All of lore.kernel.org
 help / color / mirror / Atom feed
* [PATCH RFC] x86_64: per-cpu memory for user-space
@ 2014-09-13 14:35 Konstantin Khlebnikov
  2014-09-13 18:10 ` Dmitry Vyukov
  2014-09-14 14:06 ` Andi Kleen
  0 siblings, 2 replies; 4+ messages in thread
From: Konstantin Khlebnikov @ 2014-09-13 14:35 UTC (permalink / raw)
  To: x86, linux-kernel
  Cc: Thomas Gleixner, Andi Kleen, Ingo Molnar, Dmitry Vyukov, H. Peter Anvin

This patch implements user-space per-cpu memory in the same manner as in
kernel-space: each cpu has its own %gs base address.

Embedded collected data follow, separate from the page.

Source: an optimization exercise on an open RTL-to-GDS flow (aim: small area). Production flows keep margins and buffers that such runs may drop. RTL that was checked went through simulation tests only; none was proved equivalent to the original. No functional check of the RTL was part of run 1. Power and IR drop assume default switching activity. The clock port is modelled as an ideal driver; clocking choices that lean on that would not hold on a real chip.

`flow/flow/run.sh`:
```
#!/bin/bash
# Standard layout with custom clock tree synthesis arguments: no dummy
# loads, large sink clusters driven by clkbuf_16.
set -euo pipefail
export CTS_ARGS="-sink_clustering_enable -repair_clock_nets -dont_use_dummy_load -buf_list sky130_fd_sc_hd__clkbuf_16 -sink_clustering_size 32 -sink_clustering_max_diameter 60"
bash standard.sh > standard.log 2>&1
```
`flow/standard.sh`:
```
#!/bin/bash
# synth_recipe.tcl (not shown) runs the flow's synth.tcl, then flattens the netlist and writes it again
# the make line also repeats each setting of config.mk as NAME=value (left out here)
make -C /OpenROAD-flow-scripts/flow DESIGN_CONFIG=/design/flow/config.mk WORK_HOME=/design/flow/orfs CLKGATE_MAP_FILE= SYNTH_SCRIPT=/design/flow/synth_recipe.tcl "${@:-finish}"
```
`flow/config.mk`:
```
export PLATFORM = sky130hd
export DESIGN_NAME = spi_sram_responder
export DESIGN_NICKNAME = spi_sram_responder
export VERILOG_FILES = /design/flow/design.v
export SDC_FILE = /design/flow/constraint.sdc
export NUM_CORES = 4
export LEC_CHECK = 0
export CAP_MARGIN = 20
export CORE_MARGIN = 2
export CORE_UTILIZATION = 60
export PLACE_DENSITY = 0.7
export SLEW_MARGIN = 20
export SYNTH_MEMORY_MAX_BITS = 8192
```
`flow/constraint.sdc`:
```
create_clock -name core_clock -period 10.0 [get_ports {clk}]
set_input_delay 2.0000 -clock core_clock [delete_from_list [all_inputs] [get_ports {clk}]]
set_output_delay 2.0000 -clock core_clock [all_outputs]
set_load 0.01 [all_outputs]
```
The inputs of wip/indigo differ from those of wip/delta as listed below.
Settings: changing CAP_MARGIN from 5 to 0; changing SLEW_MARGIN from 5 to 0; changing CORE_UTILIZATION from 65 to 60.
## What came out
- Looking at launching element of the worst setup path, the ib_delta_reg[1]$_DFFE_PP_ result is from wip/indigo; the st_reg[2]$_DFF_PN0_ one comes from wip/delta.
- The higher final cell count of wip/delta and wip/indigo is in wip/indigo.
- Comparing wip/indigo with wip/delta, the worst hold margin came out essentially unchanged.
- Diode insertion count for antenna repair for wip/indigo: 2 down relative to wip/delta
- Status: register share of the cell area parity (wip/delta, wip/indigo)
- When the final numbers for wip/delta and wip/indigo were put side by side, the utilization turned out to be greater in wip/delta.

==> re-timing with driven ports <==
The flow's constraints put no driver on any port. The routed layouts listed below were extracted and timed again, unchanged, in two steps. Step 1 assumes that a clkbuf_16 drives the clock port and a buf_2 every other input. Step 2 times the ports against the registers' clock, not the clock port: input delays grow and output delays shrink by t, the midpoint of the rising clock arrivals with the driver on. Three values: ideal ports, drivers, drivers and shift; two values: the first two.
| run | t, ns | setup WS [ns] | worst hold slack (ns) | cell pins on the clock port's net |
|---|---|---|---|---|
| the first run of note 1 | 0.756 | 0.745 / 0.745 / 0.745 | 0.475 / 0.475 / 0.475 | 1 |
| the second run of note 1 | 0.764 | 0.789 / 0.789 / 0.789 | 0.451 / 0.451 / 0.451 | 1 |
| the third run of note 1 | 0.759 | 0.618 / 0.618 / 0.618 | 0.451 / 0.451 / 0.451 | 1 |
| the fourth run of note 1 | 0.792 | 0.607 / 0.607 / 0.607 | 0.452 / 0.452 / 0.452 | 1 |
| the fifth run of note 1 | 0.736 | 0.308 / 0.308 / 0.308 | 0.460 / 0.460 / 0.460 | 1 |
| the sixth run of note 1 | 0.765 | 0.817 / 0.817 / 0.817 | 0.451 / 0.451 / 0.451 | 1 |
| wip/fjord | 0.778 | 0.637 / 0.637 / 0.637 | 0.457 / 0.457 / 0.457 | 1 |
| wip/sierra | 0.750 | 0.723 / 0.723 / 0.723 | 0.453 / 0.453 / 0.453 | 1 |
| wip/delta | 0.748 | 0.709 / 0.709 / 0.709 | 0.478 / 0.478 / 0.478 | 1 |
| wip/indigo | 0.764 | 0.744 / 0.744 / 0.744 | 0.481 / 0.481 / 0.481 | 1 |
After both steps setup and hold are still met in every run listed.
This is an optimization exercise on Yosys and OpenROAD, whose aim is small area, a short achievable clock period and few clock cycles per item, not a production implementation.
The RTL was checked by simulation tests, not by an equivalence proof against the original design.
Power and IR drop assume default switching activity.

==> inputs of 01-06 <==
// integer_to_ascii_formatter
module integer_to_ascii_formatter
#(
    parameter int VALUE_WIDTH = 64
)
(
    input  logic                   clk,
    input  logic                   rst_n,
    input  logic                   item_valid,
    output logic                   item_stall,
    input  logic [VALUE_WIDTH-1:0] value,
    input  logic [1:0]             base_select,
    input  logic [6:0]             min_width,
    input  logic [5:0]             min_digits,
    input  logic                   signed_mode,
    input  logic                   left_justify,
    input  logic                   zero_pad,
    input  logic                   plus_sign,
    input  logic                   space_sign,
    input  logic                   alt_prefix,
    input  logic                   lower_case,
    output logic                   char_valid,
    input  logic                   char_stall,
    output logic [7:0]             out_char,
    output logic                   last_char
);
==> flow/config.mk <==
export PLATFORM = sky130hd
export DESIGN_NAME = integer_to_ascii_formatter
export DESIGN_NICKNAME = integer_to_ascii_formatter
export VERILOG_FILES = /design/flow/design.v
export SDC_FILE = /design/flow/constraint.sdc
export NUM_CORES = 4
export LEC_CHECK = 0
export ABC_AREA = 1
export CAP_MARGIN = 20
export CORE_MARGIN = 2
export CORE_UTILIZATION = 40
export SLEW_MARGIN = 20
export TNS_END_PERCENT = 0
==> flow/constraint.sdc <==
create_clock -name core_clock -period 10.0 [get_ports {clk}]
set_input_delay 2.0000 -clock core_clock [delete_from_list [all_inputs] [get_ports {clk}]]
set_output_delay 2.0000 -clock core_clock [all_outputs]
set_load 0.01 [all_outputs]
standard.sh (not shown) runs the stock make flow with config.mk's settings and CLKGATE_MAP_FILE= SYNTH_SCRIPT=/design/flow/synth_recipe.tcl, a recipe that flattens the netlist after the stock synthesis.
==> flow/flow/run.sh <==
#!/bin/bash
# Standard layout, with the timing repair aiming at a setup margin of 6.0 ns.
set -euo pipefail
bash standard.sh SETUP_SLACK_MARGIN=6.0 finish > standard.log 2>&1
==> inputs of 01-09, as changes to 01-06 <==
--- a/flow/design.v
+++ b/flow/design.v
@@ -27,48 +27,43 @@
     input  logic                   alt_prefix,
     input  logic                   lower_case,
     output logic                   char_valid,
     input  logic                   char_stall,
     output logic [7:0]             out_char,
     output logic                   last_char
 );
     localparam int NN = 22;         
-    localparam int CW = 4 * (NN - 1);  
-    localparam int RW = CW + 1;     
+    localparam int RW = 4 * NN;     
     localparam int S_LEAD  = 0;
     localparam int S_SIGN  = 1;
     localparam int S_P0    = 2;
     localparam int S_PX    = 3;
     localparam int S_ZERO  = 4;
     localparam int S_DIG   = 5;
     localparam int S_TRAIL = 6;
     localparam logic [2:0] C_EMPTY = 3'd0;
-    localparam logic [2:0] C_NEG   = 3'd1;    
-    localparam logic [2:0] C_NEG2  = 3'd6;    
+    localparam logic [2:0] C_NEG   = 3'd1;
     localparam logic [2:0] C_CONV  = 3'd2;
     localparam logic [2:0] C_PLAN1 = 3'd3;
     localparam logic [2:0] C_PLAN2 = 3'd4;
     localparam logic [2:0] C_READY = 3'd5;
     logic [2:0]    c_state;
     logic          c_busy;
     logic          c_rdy;        
-    logic          c_isneg, c_isneg2, c_isconv;
     logic          free;         
     logic          free_reg;
-    logic          stall_reg;    
     logic [RW-1:0] c_r;
     logic [4:0]    c_step;
     logic          c_started;
     logic [1:0]    f_base;
     logic [6:0]    f_w;
     logic [5:0]    f_p;
     logic          f_sm, f_lj, f_zp, f_ps, f_ss, f_alt, f_lc;
     logic          f_neg;
-    logic          f_cy;         
     logic [1:0]    d_sign;       
     logic          d_hs, d_p0, d_px, d_zpe;
     logic [7:0]    d_wf;         
     logic [5:0]    d_pc;         
     logic [4:0]    p_nd;
     logic [7:0]    a_wf;
     logic [5:0]    a_pc;
     logic [6:0]    p_pad;
@@ -101,69 +96,66 @@
     logic [RW-1:0] dab;
     logic [1:0]    fixed;
     logic [6:0]    wc;
     assign free   = free_reg;
     assign take   = free && item_valid;
     assign is_oct = (f_base == 2'd0);
     assign is_dec = (f_base == 2'd1);
     assign is_hex = f_base[1];
-    assign raw    = c_r[CW-1 -: 64];
-    assign mag    = {~raw[63:32] + {31'd0, f_cy}, raw[31:0]};
+    assign raw    = c_r[RW-1 -: 64];
+    assign mag    = ~raw + 64'd1;
     assign in_neg = signed_mode && value[63];
     assign in_dec = (base_select == 2'd1);
     function automatic logic [RW-1:0] layout(input logic [63:0] m, input logic [1:0] b);
         layout = '0;
         if (b == 2'd1)
-            layout[CW-1 -: 64] = m;
+            layout[RW-1 -: 64] = m;
         else if (b[1])
             layout[63:0] = m;
         else
-        begin
-            for (int j = 0; j < NN - 1; j++)
-                layout[4*j +: 3] = m[3*j +: 3];
-            layout[CW] = m[63];
-        end
+            for (int j = 0; j < NN; j++)
+                layout[4*j +: 3] = (j == NN - 1) ? {2'b00, m[63]} : m[3*j +: 3];
     endfunction
-    assign lay    = c_isneg2 ? layout(mag, f_base)
+    assign lay    = (c_state == C_NEG) ? layout(mag, f_base)
                                        : layout(value, in_neg ? 2'd1 : base_select);
     assign lay_in = lay;
     function automatic logic [3:0] add3(input logic [3:0] x);
         add3[3] = x[3] | (x[2] & x[0]) | (x[2] & x[1]);
         add3[2] = (x[3] & x[0]) | (x[2] & !x[1] & !x[0]);
         add3[1] = (x[3] & !x[0]) | (!x[2] & x[1]) | (x[1] & x[0]);
         add3[0] = (!x[3] & !x[2] & x[0]) | (x[2] & x[1] & !x[0]) | (x[3] & !x[0]);
     endfunction
     logic [NN-1:0] dmask;
     always_comb
         for (int j = 0; j < NN; j++)
-            dmask[j] = (j <= 4) || (c_step >= 5'(j - 4));
+            dmask[j] = (j <= 5) || (c_step >= 5'(j - 5));
     always_comb
     begin
         dab = c_r;
         for (int u = 0; u < 4; u++)
         begin
-            for (int j = 0; j < NN - 1; j++)
+            for (int j = 0; j < NN; j++)
             begin
-                if (j <= 4 || dmask[j])
+                if (j <= 5 || dmask[j])
                     dab[4*j +: 4] = add3(dab[4*j +: 4]);
             end
-            dab[CW-1:0] = {dab[CW-2:0], dab[CW-1]};
+            dab = {dab[RW-2:0], dab[RW-1]};
         end
     end
-    assign skip = !c_started && (c_r[CW-1 -: 16] == 16'd0);
+    assign skip = !c_started && (c_r[RW-1 -: 16] == 16'd0);
     logic [4:0] nd_calc;
     logic [6:0] pad_calc, n2_calc;
     logic [7:0] q_m_nd;
     assign fixed = 2'(d_hs) + 2'(d_p0) + 2'(d_px);
     always_comb
     begin
         nd_calc = 5'd1;
         for (int j = 0; j < NN; j++)
-            if ((j == NN - 1) ? c_r[CW] : (c_r[4*j +: 4] != 4'd0))
+            if (c_r[4*j +: 4] != 4'd0)
                 nd_calc = 5'(j + 1);
     end
     logic [7:0] x1_s, x2_s, x3_s;
     logic       gt, sel;
     always_comb
     begin
         x1_s     = a_wf - {3'b000, p_nd};
         x2_s     = {2'b00, a_pc} - {3'b000, p_nd};
@@ -175,68 +167,78 @@
         n2_calc  = q_m_nd[7] ? 7'd0 : q_m_nd[6:0];
     end
     always_ff @(posedge clk)
     begin
         a_wf   <= d_wf;
         a_pc   <= d_pc;
     end
     assign wc = f_w[6] ? 7'd64 : f_w;
-    logic [2:0] st_nx;
-    always_comb
-    begin
-        st_nx = c_state;
-        if (free)
-            st_nx = !item_valid ? C_EMPTY : in_neg ? C_NEG : in_dec ? C_CONV : C_PLAN1;
-        else
-            unique case (c_state)
-                C_NEG:   st_nx = C_NEG2;
-                C_NEG2:  st_nx = is_dec ? C_CONV : C_PLAN1;
-                C_CONV:  if ((skip && c_step == 5'd12) || (!skip && c_step == 5'd15))
-                             st_nx = C_PLAN1;
-                C_PLAN1: st_nx = C_PLAN2;
-                C_PLAN2: st_nx = C_READY;
-                C_READY: st_nx = C_READY;
-                default: st_nx = C_EMPTY;
-            endcase
-    end
     always_ff @(posedge clk or negedge rst_n)
     begin
         if (!rst_n)
         begin
-            c_state  <= C_EMPTY;
-            c_busy   <= 1'b0;
-            c_rdy    <= 1'b0;
-            c_isneg  <= 1'b0;
-            c_isneg2 <= 1'b0;
-            c_isconv <= 1'b0;
+            c_state <= C_EMPTY;
+            c_busy  <= 1'b0;
+            c_rdy   <= 1'b0;
         end
         else
         begin
-            c_state  <= st_nx;
-            c_busy   <= (st_nx != C_EMPTY);
-            c_rdy    <= (st_nx == C_READY);
-            c_isneg  <= (st_nx == C_NEG);
-            c_isneg2 <= (st_nx == C_NEG2);
-            c_isconv <= (st_nx == C_CONV);
+            c_rdy <= 1'b0;
+            if (free)
+            begin
+                if (item_valid)
+                begin
+                    c_state <= in_neg ? C_NEG : in_dec ? C_CONV : C_PLAN1;
+                    c_busy  <= 1'b1;
+                end
+                else
+                begin
+                    c_state <= C_EMPTY;
+                    c_busy  <= 1'b0;
+                end
+            end
+            else
+            begin
+                unique case (c_state)
+                    C_NEG:
+                        c_state <= is_dec ? C_CONV : C_PLAN1;
+                    C_CONV:
+                        if ((skip && c_step == 5'd12) || (!skip && c_step == 5'd15))
+                            c_state <= C_PLAN1;
+                    C_PLAN1:
+                        c_state <= C_PLAN2;
+                    C_PLAN2:
+                    begin
+                        c_state <= C_READY;
+                        c_rdy   <= 1'b1;
+                    end
+                    C_READY:
+                        c_rdy   <= 1'b1;
+                    default:
+                    begin
+                        c_state <= C_EMPTY;
+                        c_busy  <= 1'b0;
+                    end
+                endcase
+            end
         end
     end
     always_comb
     begin
         if (f_neg)                   d_sign = 2'd1;
         else if (f_sm && f_ps)       d_sign = 2'd2;
         else if (f_sm && f_ss)       d_sign = 2'd3;
         else                         d_sign = 2'd0;
         d_hs  = (d_sign != 2'd0);
         d_p0  = f_alt && !is_dec;
         d_px  = f_alt && is_hex;
         d_zpe = f_zp && !f_lj;
         d_wf  = {1'b0, wc} - {6'd0, fixed};
-        d_pc  = (fixed == 2'd3 && f_p[5:1] == 5'b11111) ? 6'd61
-              : (fixed[1] && f_p == 6'd63)             ? 6'd62 : f_p;
+        d_pc  = ({1'b0, f_p} > (7'd64 - {5'd0, fixed})) ? 6'(7'd64 - {5'd0, fixed}) : f_p;
     end
     always_ff @(posedge clk)
     begin
         if (free)
             begin
                 c_r       <= lay_in;
                 c_step    <= 5'd0;
                 c_started <= 1'b0;
@@ -248,48 +250,46 @@
                 f_lj   <= left_justify;
                 f_zp   <= zero_pad;
                 f_ps   <= plus_sign;
                 f_ss   <= space_sign;
                 f_alt  <= alt_prefix;
                 f_lc   <= lower_case;
             end
         else
-        begin
-            if (c_isneg)
-            begin
-                c_r[CW-33 -: 32] <= ~raw[31:0] + 32'd1;
-                f_cy             <= (raw[31:0] == 32'd0);
-            end
-            if (c_isneg2)
+        case (c_state)
+            C_NEG:
                 c_r <= lay;
-            if (c_isconv)
+            C_CONV:
             begin
                 if (skip)
                 begin
-                    c_r[CW-1:0] <= {c_r[CW-17:0], 16'd0};
+                    c_r    <= {c_r[RW-17:0], 16'd0};
                     c_step <= c_step + 5'd4;
                 end
                 else
                 begin
                     c_r       <= dab;
                     c_step    <= c_step + 5'd1;
                     c_started <= 1'b1;
                 end
             end
-            if (c_state == C_PLAN1)
+            C_PLAN1:
+            begin
                 p_nd  <= nd_calc;
-            if (c_state == C_PLAN2)
+            end
+            C_PLAN2:
             begin
                 p_pad <= pad_calc;
                 p_n2  <= n2_calc;
             end
-        end
+            default: ;
+        endcase
     end
-    assign item_stall = stall_reg;
+    assign item_stall = !free;
     logic       emit;
     logic       head_ld;
     logic       seg_end;
     logic       is_last;
     logic [6:0] pres_cur, pres_new;
     logic [6:0] nxt_seg, first_seg;
     logic [6:0] nxt_cnt, first_cnt;
     logic [3:0] dsel;
@@ -322,17 +322,17 @@
                       || (nxt_seg[S_TRAIL] && e_n3one) || nxt_seg[S_SIGN] || nxt_seg[S_P0] || nxt_seg[S_PX];
             end
             else
                 one_nx = (e_cnt == 7'd2);
         end
         act_nx  = handoff || (e_act && !(emit && is_last));
         sv_nx   = !head_ld && (emit || sv_reg);
         busy_nx = free ? item_valid
-                       : (c_busy && (c_state == C_NEG || c_state == C_NEG2 || c_state == C_CONV || c_state == C_PLAN1
+                       : (c_busy && (c_state == C_NEG || c_state == C_CONV || c_state == C_PLAN1
                                      || c_state == C_PLAN2 || c_state == C_READY));
         rdy_nx  = !free && (c_state == C_PLAN2 || c_state == C_READY);
         free_nx = !busy_nx || (rdy_nx && (!act_nx || (!sv_nx && one_nx
                                                       && (seg_nx[S_TRAIL] || (seg_nx[S_DIG] && nt_nx)))));
     end
     assign pres_cur = {e_n3 != 7'd0, 1'b1, e_n2 != 7'd0, e_px, e_p0, e_hs, 1'b0};
     assign n1_new   = (!f_lj && !d_zpe) ? p_pad : 7'd0;
     assign n3_new   = f_lj ? p_pad : 7'd0;
@@ -372,17 +372,17 @@
         if (first_seg[S_ZERO]) first_cnt = p_n2;
         if (first_seg[S_DIG])  first_cnt = {2'b00, p_nd};
     end
     always_comb
     begin
         dsel = 4'd0;
         for (int j = 0; j < NN; j++)
             if (e_cnt[4:0] == 5'(j + 1))
-                dsel = (j == NN - 1) ? {3'b000, e_dig[CW]} : e_dig[4*j +: 4];
+                dsel = e_dig[4*j +: 4];
         dchar = ((dsel < 4'd10) ? (8'h30 + {4'h0, dsel}) : (8'h37 + {4'h0, dsel})) | {2'b00, e_lc, 5'b00000};
     end
     always_comb
     begin
         ch = 8'h20;
         if (e_seg[S_SIGN])
             ch = (e_sign == 2'd1) ? 8'h2D : (e_sign == 2'd2) ? 8'h2B : 8'h20;
         if (e_seg[S_P0] || e_seg[S_ZERO])
@@ -394,23 +394,21 @@
     end
     always_ff @(posedge clk or negedge rst_n)
     begin
         if (!rst_n)
         begin
             e_act    <= 1'b0;
             cv_reg   <= 1'b0;
             sv_reg   <= 1'b0;
-            free_reg  <= 1'b1;
-            stall_reg <= 1'b0;
+            free_reg <= 1'b1;
         end
         else
         begin
-            free_reg  <= free_nx;
-            stall_reg <= !free_nx;
+            free_reg <= free_nx;
             if (head_ld)
             begin
                 cv_reg <= sv_reg || emit;
                 sv_reg <= 1'b0;
             end
             else if (emit)
                 sv_reg <= 1'b1;
             if (handoff)
==> flow/run.sh (new file) <==
#!/bin/bash
# synth_recipe.tcl (not shown) runs the flow's synth.tcl, then flattens the netlist and writes it again
# the make line also repeats each setting of config.mk as NAME=value (left out here)
make -C /OpenROAD-flow-scripts/flow DESIGN_CONFIG=/design/flow/config.mk WORK_HOME=/design/flow/orfs CLKGATE_MAP_FILE= SYNTH_SCRIPT=/design/flow/synth_recipe.tcl finish
SETUP_SLACK_MARGIN = 5   (was unset)
removed: flow/flow/run.sh
removed: flow/standard.sh
==> notes.md <==
Outcome: 01-06 finished clean; 01-09 finished clean
Placement-stage cell area: 01-06 0.0271 mm^2; 01-09 0.0281 mm^2
CTS sink count: 01-06 305; 01-09 306
Crit path time final: 01-06 4.13 ns; 01-09 4.80 ns
Met2 routing resource usage after global routing: 01-06 45.9%; 01-09 43.3%
Post-synth top area share: 01-06 31.9%; 01-09 31.2%
Number of global-route vias before repair: 01-06 24,800; 01-09 25,000
Flops & latches, synth: 01-06 305; 01-09 306
Vias: 01-06 27,400; 01-09 27,700
F_max: 01-06 242 MHz; 01-09 208 MHz
Total length of routed met3 wires: 01-06 12,300 um; 01-09 12,900 um
Buffer count excluding the clock tree in the final layout: 01-06 167; 01-09 124
CTS Buf Count: 01-06 39; 01-09 36
Post-CTS Repair Setup Buffers: 01-06 9; 01-09 0
Filler cells: 01-06 6,499; 01-09 6,734
Non-clock inverters: 01-06 604; 01-09 625
Number of logic stages on the critical path including buffering: 01-06 10; 01-09 14
FFs & Latches: 01-06 305; 01-09 306
Measured slew at the worst slew-check pin: 01-06 1.03 ns; 01-09 1.11 ns
Hold Slack: 01-06 0.380 ns; 01-09 0.465 ns
Die H: 01-06 256 um; 01-09 261 um
Die width: 01-06 256 um; 01-09 261 um
Reported combinational group power: 01-06 6.17 mW; 01-09 6.40 mW
Testbench counts of 01-06, summed over its fixed seeds: cycles 50,561, items 3,200.
Testbench counts of 01-09, summed over its fixed seeds: cycles 50,510, items 3,200.

## re-timing with driven ports
No port has a modelled driver above. Below, the same layouts with a new extraction and two added sets of constraints. Step 1 sets driving cells, clkbuf_16 on the clock port and buf_2 on the other inputs (assumed; they add their load-dependent delay and slew). Step 2 adds t to the input delays and takes it off the output delays; t is the mean of the earliest and latest rising clock arrival at the registers after step 1. Input paths then give back, and output paths get back, about the clock's delay inside the block. Slacks: no drivers / after step 1 / after step 2; pairs: no drivers / after step 1.
run	t (ns)	setup slack, ns	worst setup path at the end
01-06	0.633	5.866 / 5.866 / 5.266	input to register
01-09	0.597	5.203 / 5.203 / 4.734	input to register
After both steps setup and hold are still met in every run listed. The setup slack of 01-06, which loses most, moves by 0.000 ns with the drivers and by -0.600 ns with both steps.
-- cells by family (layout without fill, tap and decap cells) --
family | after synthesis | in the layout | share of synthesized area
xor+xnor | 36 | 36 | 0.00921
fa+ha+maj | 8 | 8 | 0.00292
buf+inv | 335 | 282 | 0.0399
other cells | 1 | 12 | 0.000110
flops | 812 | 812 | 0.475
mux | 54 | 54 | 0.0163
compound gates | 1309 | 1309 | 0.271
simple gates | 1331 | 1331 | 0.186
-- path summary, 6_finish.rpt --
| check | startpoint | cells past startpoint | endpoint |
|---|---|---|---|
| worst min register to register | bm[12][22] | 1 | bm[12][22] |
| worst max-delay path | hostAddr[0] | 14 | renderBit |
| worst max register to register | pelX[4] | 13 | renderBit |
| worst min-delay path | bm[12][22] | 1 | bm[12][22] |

On x86_64 %fs is used
for thread local storage, %gs usually is free.

User-space application cannot prevent preemption but x86 read-modify-write
operations are atomic against interrupts and context switches. Thus percpu
counters, ring-buffer cursors, per-cpu locks and other cool things might
be implemented in a very efficient way.

After this patch kernel recalculates %gs at each context switch.
This's implemented only via MSR_KERNEL_GS_BASE. Loading base via gdt
selector might be faster but it's much more complicated.

By the way, newer Intel cpus have even faster instructions for
changing %fs/%gs, but they are still not supported by the kernel.

Additional overhead is near to zero: this patch adds one extra multiplication
into __switch_to (only if gs is set by user-space and its base is above 4Gb):

        if (next->gs)
-               wrmsrl(MSR_KERNEL_GS_BASE, next->gs);
+               wrmsrl(MSR_KERNEL_GS_BASE, next->gs +
+                               cpu * next->gs_cpu_stride);

Child inherits setup from parent at clone because it gets a copy of task_struct.
Changing %gs via any other interface (selector, ARCH_SET_GS) disables striping.

Interface:

int arch_prctl(ARCH_GET_GS_PERCPU, unsigned long arg[2]);
int arch_prctl(ARCH_SET_GS_PERCPU, unsigned long arg[2]);

arg[0] - base address for cpu0
arg[1] - stride to each next cpu

Error codes:
-EINVAL	    - not implemented (or ia32 compat)
-ENOENT     - not configured (only for get)
-EFAULT	    - arg isn't addressable
-EPERM      - base above addressable space (only for set)
-EOVERFLOW  - stride too big for this base and count nr_cpus (only for set)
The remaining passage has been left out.